Personal information
- Nickname: "The Black Tiger"
- Born: October 31, 1983 (age 42) Philippines

Pool career
- Country: Philippines
- Turned pro: 2004
- Pool games: Nine-ball, ten-ball, eight-ball, one-pocket, rotation

Tournament wins
- Major: U.S. Open (2021)
- World Champion: Nine-ball (2017, 2025), Ten-ball (2024)
- Current rank: 1
- Highest rank: 1

Medal record
Representing Philippines
| Event | 1st | 2nd | 3rd |
| World Games | 1 | 0 | 0 |
| Asian Indoor and Martial Arts Games | 0 | 0 | 1 |
| Southeast Asian Games | 3 | 2 | 3 |
| Total | 4 | 2 | 4 |
Men's Nine-ball
Representing Philippines
World Games
| Gold medal – first place | 2017 Wrocław | Singles |
Asian Indoor and Martial Arts Games
| Bronze medal – third place | 2017 Ashgabat | Singles |
Southeast Asian Games
| Gold medal – first place | 2015 Singapore | Doubles |
| Gold medal – first place | 2017 Kuala Lumpur | Singles |
| Silver medal – second place | 2021 Vietnam | Singles |
| Bronze medal – third place | 2015 Singapore | Singles |
| Bronze medal – third place | 2019 Philippines | Doubles |
| Bronze medal – third place | 2023 Cambodia | Doubles |
Men's Ten-ball
Representing Philippines
Southeast Asian Games
| Gold medal – first place | 2021 Vietnam | Singles |
| Silver medal – second place | 2013 Naypyidaw | Singles |

= Carlo Biado =

Filipino pool player (born 1983)

Carlo Biado (born October 31, 1983) is a Filipino professional pool player known as "The Black Tiger". Biado is a multiple world champion, becoming the first-ever Filipino player to win World Nine-ball Championship twice (in 2017 and 2025) and the World Ten-ball Championship in 2024.

==Early life==
Biado has roots in Rosario, La Union and/or Nueva Ecija. He started playing pool when he was age 13 and worked as a caddie at the Villamor Air Base golf course while he was still a student. After work he would play billiards in the evening. He stopped pursuing high school education when he was on his first year and the sport serves as a means of livelihood. He earned money from bets in the billiards place he helped manage.

==Career==
Biado became a professional pool player in 2004 but failed to win any titles until 2010. In 2015, Biado reached the final of the WPA World Ten-ball Championship, defeating David Alcaide and Nikos Ekonomopoulos in the knockout rounds. Biado eventually lost the final to Taiwan's Ko Pin-yi 9–11.

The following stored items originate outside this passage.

--- src/rtl/lst_scan.sv ---
module lst_scan import lst_pkg::*; (
   input  logic             clock,
   input  logic             reset,
   input  logic             clear,
   input  logic             ent_vld,
   input  logic [IDX_W-1:0] ent_idx,
   input  slot_rec_type     ent_rec,
   input  scan_cfg_type     cfg,
   output scan_res_type     res
);

   logic              match_hit_ff, match_hit_in;
   logic [IDX_W-1:0]  match_idx_ff, match_idx_in;
   slot_rec_type      match_rec_ff, match_rec_in;
   logic              free_hit_ff, free_hit_in;
   logic [IDX_W-1:0]  free_idx_ff, free_idx_in;
   logic [TIME_W-1:0] free_exp_ff, free_exp_in;

   logic is_match;
   logic is_free;

   always_comb begin
      is_match = (ent_rec.id == cfg.id) &&
                 (cfg.id_only || ((ent_rec.flags & (FLAG_BUFFER | cfg.need)) != 4'b0000));
      is_free  = (ent_rec.expiry <= cfg.now);

      match_hit_in = match_hit_ff;
      match_idx_in = match_idx_ff;
      match_rec_in = match_rec_ff;
      free_hit_in  = free_hit_ff;
      free_idx_in  = free_idx_ff;
      free_exp_in  = free_exp_ff;

      if (clear) begin
         match_hit_in = 1'b0;
         free_hit_in  = 1'b0;
      end else if (ent_vld) begin
         // first match wins
         if (is_match && !match_hit_ff) begin
            match_hit_in = 1'b1;
            match_idx_in = ent_idx;
            match_rec_in = ent_rec;
         end
         // strictly smaller expiry replaces, so ties keep the lower index
         if (is_free && (!free_hit_ff || (ent_rec.expiry < free_exp_ff))) begin
            free_hit_in = 1'b1;
            free_idx_in = ent_idx;
            free_exp_in = ent_rec.expiry;
         end
      end
   end

   always_ff @(posedge clock) begin
      if (reset) begin
         match_hit_ff <= 1'b0;
         free_hit_ff  <= 1'b0;
      end else begin
         match_hit_ff <= match_hit_in;
         free_hit_ff  <= free_hit_in;
      end
      match_idx_ff <= match_idx_in;
      match_rec_ff <= match_rec_in;
      free_idx_ff  <= free_idx_in;
      free_exp_ff  <= free_exp_in;
   end

   assign res = '{match_hit: match_hit_ff, match_idx: match_idx_ff, match_rec: match_rec_ff,
                  free_hit: free_hit_ff, free_idx: free_idx_ff};

endmodule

In 2017, Biado defeated Jayson Shaw of the UK 11–7 to win the men's 9-ball event of the 2017 World Games. Also in 2017, Biado defeated countryman Roland Garcia, 13–5, to win the 2017 WPA World Nine-ball Championship. The following year, Biado reached the final of the 2018 event, where he lost 10–13 to Joshua Filler.

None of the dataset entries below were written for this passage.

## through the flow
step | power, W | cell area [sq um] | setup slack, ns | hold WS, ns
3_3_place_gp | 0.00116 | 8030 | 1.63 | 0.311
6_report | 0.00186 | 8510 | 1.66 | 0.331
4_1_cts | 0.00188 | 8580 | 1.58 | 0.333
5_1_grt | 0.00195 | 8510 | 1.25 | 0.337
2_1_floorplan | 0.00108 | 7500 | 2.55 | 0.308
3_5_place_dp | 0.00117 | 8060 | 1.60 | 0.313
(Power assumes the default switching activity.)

Biado reached the final of the 2019 WPA Players Championship, losing to Kevin Cheng 12–11.

A month after, Biado and De Luna booked a spot in the final of 2019 World Cup of Pool by beating the Netherlands duo of Neils Feijen and Marc Bijsterbosch, 9–6 in the semi-final but eventually fell short in the finals against Austria after losing 11–3.

The tandem of Carlo Biado and Jeff de Luna was unable to clinch the country's fourth title against the team of Mario He and Albin Ouschan who claimed their second title in their third consecutive finals appearance.

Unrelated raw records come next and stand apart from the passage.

File: src/ple_pkg.sv
// ----------------------------------------------------------------------------
// Positional list engine package
// Word types, operation and status codes, and cell control shared by the
// list engine modules.
// ----------------------------------------------------------------------------
`default_nettype none

package ple_pkg;

  // Default number of list cells
  localparam int DEPTH_DEFAULT = 64;
  // Cells per priority group in the locate search
  localparam int GROUP_SIZE = 8;

  // Operation codes
  localparam logic [1:0] FUNC_CLEAR  = 2'd0;
  localparam logic [1:0] FUNC_INSERT = 2'd1;
  localparam logic [1:0] FUNC_DELETE = 2'd2;
  localparam logic [1:0] FUNC_LOCATE = 2'd3;

  // Status codes
  localparam logic [1:0] STATUS_DONE      = 2'd0;
  localparam logic [1:0] STATUS_BAD_POS   = 2'd1;
  localparam logic [1:0] STATUS_LIST_FULL = 2'd2;

  typedef struct packed {
    logic [1:0]         func;
    logic [6:0]         position;
    logic signed [31:0] value;
  } ple_cmd_t;

  typedef struct packed {
    logic [1:0] status;
    logic       found;
    logic [5:0] found_index;
    logic [6:0] list_length;
  } ple_result_t;

  // Shift control broadcast to every cell
  typedef struct packed {
    logic ins;   // insert: open a gap at the position
    logic del;   // delete: close the gap at the position
  } ple_shift_t;

endpackage

`default_nettype wire

File: src/ple_cell.sv
// ----------------------------------------------------------------------------
// List cell
// Holds one entry, takes the insert value or its lower or upper neighbor on a shift, and
// registers whether its entry matches the search key.
// ----------------------------------------------------------------------------
`default_nettype none

module ple_cell
  import ple_pkg::*;
#(
  parameter int PW  = 8,
  parameter int IDX = 0
) (
  input  wire logic               clk,
  input  wire ple_shift_t         shift,
  input  wire logic [PW-1:0]      pos_m1,
  input  wire logic signed [31:0] ins_value,
  input  wire logic signed [31:0] lower,
  input  wire logic signed [31:0] upper,
  input  wire logic signed [31:0] key,
  input  wire logic               live,
  output logic signed [31:0]      entry,
  output logic                    match
);

  logic [PW-1:0] my_idx;
  logic          at_pos;
  logic          above_pos;

  assign my_idx    = PW'(IDX);
  assign at_pos    = (my_idx == pos_m1);
  assign above_pos = (my_idx > pos_m1);

  always_ff @(posedge clk) begin
    if (shift.ins) begin
      if (at_pos) begin
        entry <= ins_value;
      end else if (above_pos) begin
        entry <= lower;
      end
    end else if (shift.del) begin
      // pull from above at and beyond the deleted slot
      if (at_pos || above_pos) begin
        entry <= upper;
      end
    end
    match <= live && (entry == key);
  end

endmodule

`default_nettype wire

File: config.mk
export PLATFORM = sky130hd
export DESIGN_NAME = ple_cell
export DESIGN_NICKNAME = d
export VERILOG_FILES = /design/src/ple_pkg.sv /design/src/ple_cell.sv
export SDC_FILE = /design/constraint.sdc
export NUM_CORES = 1
export LEC_CHECK = 0
export ABC_AREA = 1
export BUFFER_PORTS_ARGS = -buffer_cell sky130_fd_sc_hd__buf_4
export CAP_MARGIN = 5
export CORE_UTILIZATION = 40
export CTS_CLUSTER_SIZE = 8
export DETAILED_ROUTE_END_ITERATION = 10
export HOLD_SLACK_MARGIN = 0.08
export PLACE_DENSITY = 0.81
export SLEW_MARGIN = 10
export SYNTH_ARGS = -nofsm -noshare
export SYNTH_HDL_FRONTEND = slang
export SYNTH_SLANG_ARGS = --single-unit
File: constraint.sdc
create_clock -name clk -period 3.3 [get_ports clk]
set_input_delay 0.66 -clock clk [delete_from_list [all_inputs] [get_ports clk]]
set_output_delay 0.66 -clock clk [all_outputs]
set_load 0.005 [all_outputs]
==> impl_results.md <==
- Total GRT Usage: 25.6%
- Hold WC Path Type: in -> reg
- Final Net Count: 631
- Yosys reg bits: 33
- Hold Path End: entry[18]
- Postcts setup bufs: 0
- First-pass GRT wire length: 11.9 mm
- Post-CTS Hold Buffers: 0
- Worst hold path startpoint: upper[18]
- Number of enable flip-flop cells after synthesis: 32
- Most frequent cell after synthesis: nand2_1
- Setup WS post-layout: 1170 ps
- R2R Setup Slk: 2130 ps
- Clock Path Buffers: 2
- Ys flop type: edfxtp_1
- Outcome: finished, final reports clean
- Drt via density: 4.79
- Chip Height: 76.9 um
- CTS Buf Count: 5
- Ports: 173
- Fin Hold WS: 696 ps
- Root Driver: clkbuf_8
- Post-synthesis instance total: 323
- Core area: 5240 um2
- Crit end category: flop
- # resized after CTS: 0
- Total routed wirelength: 7.38 mm
- Final Cell Area: 3640 um2
- Max Clock Freq: 0.471 GHz
- Worst slew pin tran: 1070 ps
- Final slew viol count: 0
- Vias in the first global route: 2,639
- Clk_skew: 2.96 ps
- Async SR Flop Fraction: 0%
- Port Buffers: 172
- Die area: 5910 um2
- Overflow after GRT: 0
- Final worst path period share: 64.4%
- # diodes: 0
- Max Cap Viol: 0
- Placed cells: 554
- Req. time, crit path: 3420 ps
- Cell Pwr Density: 263 nW/um2
- Worst Path Arrival: 2240 ps
- Critical-path top delay cell: clkinv_2
- Worst skew pair latency: 280 ps
- CTS tree: built
- Final min period: 2130 ps
- Count of different cell masters after synthesis: 18
- First drt pass iteration count: 5
- Cell Area, Synth: 2240 um2
- Final ANT Viol Nets: 0
- Finished Layout Cells: 561
- Area Growth Syn to Fin: 62.5%
- Crit path cell chain: buf_4 > nor2_1 > nand4_2 > clkinv_2 > nand2_1 > a21oi_1
- Area contributors post-synth: edfxtp_1, nand2_1, a21oi_1, nor2_1, inv_1
- CTS HTree Levels: 2
- Die width: 76.9 um
- Drt wl/cell: 13.2 um
- Final Hold Fails: 0
- CTS clk-pin slew, worst paths: 70 ps
- Reg2reg start: entry[24]
- Total chip power: 0.957 mW
- Largest stage delay on the critical path: 540 ps
- Top cells by count, synth: nand2_1, a21oi_1, nor2_1, inv_1, edfxtp_1
- Hold depth: 3
- Initial core utilization: 42.8%
- Worst setup path class: in -> reg
- Worst setup SP type: input pin
- Slew margin rel.: 28.9%
- Sink Count: 33
- Hpwl dp: 5.81 mm
- Initial antenna violation count: 0
- Yosys top cell area share: 42.8%
- Syn Nets: 463
- P_leak: 1.82 nW
- Max FO, Critical Path: 32
- Row count: 26
- Area after DPL: 3570 um2
- Max IR drop VDD: 0.251 mV
- GP Congestion: 0.788
- Iter 0 DRT Violations: 167
- Synth warn: 0
- Detailed-route via count: 2,687
- Yosys top cell by area: edfxtp_1
- Largest net degree at the start of global routing: 35
- Core Util, Final: 69.6%
- Fin Setup TNS: 0 ps
- Syn_area_per_cell: 6.95 um2
- Endpoints failing setup: 0
- Register area share after synthesis: 43.7%
- Share of post-route cells with drive strength above 1: 37.1%
- Reg2reg end: match
- R2R depth: 4
- Place WS: 871 ps
- RSZ-0062 raised after global routing: no
- Remaining DRCs: 0
==> worst max-delay path, delay by kind of cell <==
| family | cells | cell delay (ps) |
|---|---|---|
| AO/OA/AOI/OAI | 1 | 200 |
| AND/OR/NAND/NOR | 3 | 720 |
| buffers and inverters | 2 | 650 |
==> logic make-up after synthesis <==
group | after synthesis | share of synthesized area (%)
flip-flops | 33 | 43.7
AO/OA/AOI/OAI | 71 | 16.0
buffers and inverters | 55 | 10.5
XOR/XNOR | 8 | 3.12
AND/OR/NAND/NOR | 156 | 26.7
==> placed cells by master, fill, tap and decap left out <==
master	Yosys	final
buf_4	0	174
nand2_1	94	94
a21oi_1	64	64
nor2_1	57	56
inv_1	41	41
edfxtp_1	32	32
o21ai_0	6	6
xnor2_1	5	5
clkbuf_8	0	5
xor2_1	3	3
nor3_1	2	2
nand3_1	2	2
nand4_2	1	1
clkinv_2	1	1
nor2_4	0	1
o211ai_1	1	1
clkinv_1	0	1
clkbuf_1	5	1
dfxtp_1	1	1
==> layer usage <==
metal | wire [um] | share of wire [%] | track usage [%]
met1 | 2780 | 38 | 29.3
met2 | 3940 | 53 | 47.2
met3 | 531 | 7.2 | 5.24
met4 | 129 | 1.7 | 8.08
met5 | 0 | 0 | 0
==> state kept, by name, indices dropped and copies added, names as in the netlist <==
| signal | count |
|---|---|
| match | 1 |
| entry | 32 |
==> how the worst max path moves through the flow <==
| stage | from | to | slack [ps] |
|---|---|---|---|
| final | pos_m1[1] | entry[19] | 1170 |
| after global routing | pos_m1[7] | entry[12] | 1020 |
| after CTS | pos_m1[7] | entry[19] | 1160 |
| after detailed placement | pos_m1[7] | entry[19] | 870 |
| after global placement | pos_m1[7] | entry[19] | 900 |
| after floorplan | pos_m1[5] | entry[0] | 350 |
==> report_power, final <==
part / leakage, nW / internal [mW] / switching (mW)
Clock: 0.0387 / 0.142 / 0.136
Combinational: 1.47 / 0.136 / 0.0791
Sequential: 0.306 / 0.464 / 0.000914
Total: 1.82 / 0.742 / 0.216
==> final cells by class <==
cell class / instances / area (um2)
clock buffer: 6 / 72.6
fill: 459 / 1590
multi-input combinational: 235 / 1030
sequential: 33 / 981
timing repair buffer: 174 / 1310
tap: 70 / 87.6
inverter: 42 / 159
clock inverter: 1 / 3.75
Note: power is estimated with default switching activity, not from simulation.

In 2021, Biado moved to the United States upon the encouragement of his wife amidst the lack of tournaments in the Philippines due to the COVID-19 pandemic. In the same year, Biado defeated Aloysius Yapp, 13–8, to win the U.S. Open Pool Championship. With the win, Biado became one of the few Filipino players to win the tournament along with Alex Pagulayan and Efren Reyes.

Also in 2021, Biado defeated fellow Filipino Johann Chua, 9–3, to win the men's ten-ball singles gold medal in the 31st Southeast Asian Games at the Hà Đông District Sporting Hall in Vietnam. This is his third gold in the SEA Games, on top of his three silver and two bronze medals.

In 2022, the trio of Johann Chua, Carlo Biado and Rubilen Amit emerged victorious in the 2022 WPA World Teams Championship after whitewashing Great Britain's Jayson Shaw, Kelly Fisher and Darren Appleton 3–0 in the final in Klagenfurt, Austria. On the road to the finals, team Philippines beat team Poland 3–1 in the quarter-finals, before outlasting team Germany in the semis, 3–2, in a shootout battle. With the win, they gave the Philippines its first world team ten-ball title after runner-up finishes in 2010 and 2014, the last time the tournament was held before it was revived in 2022.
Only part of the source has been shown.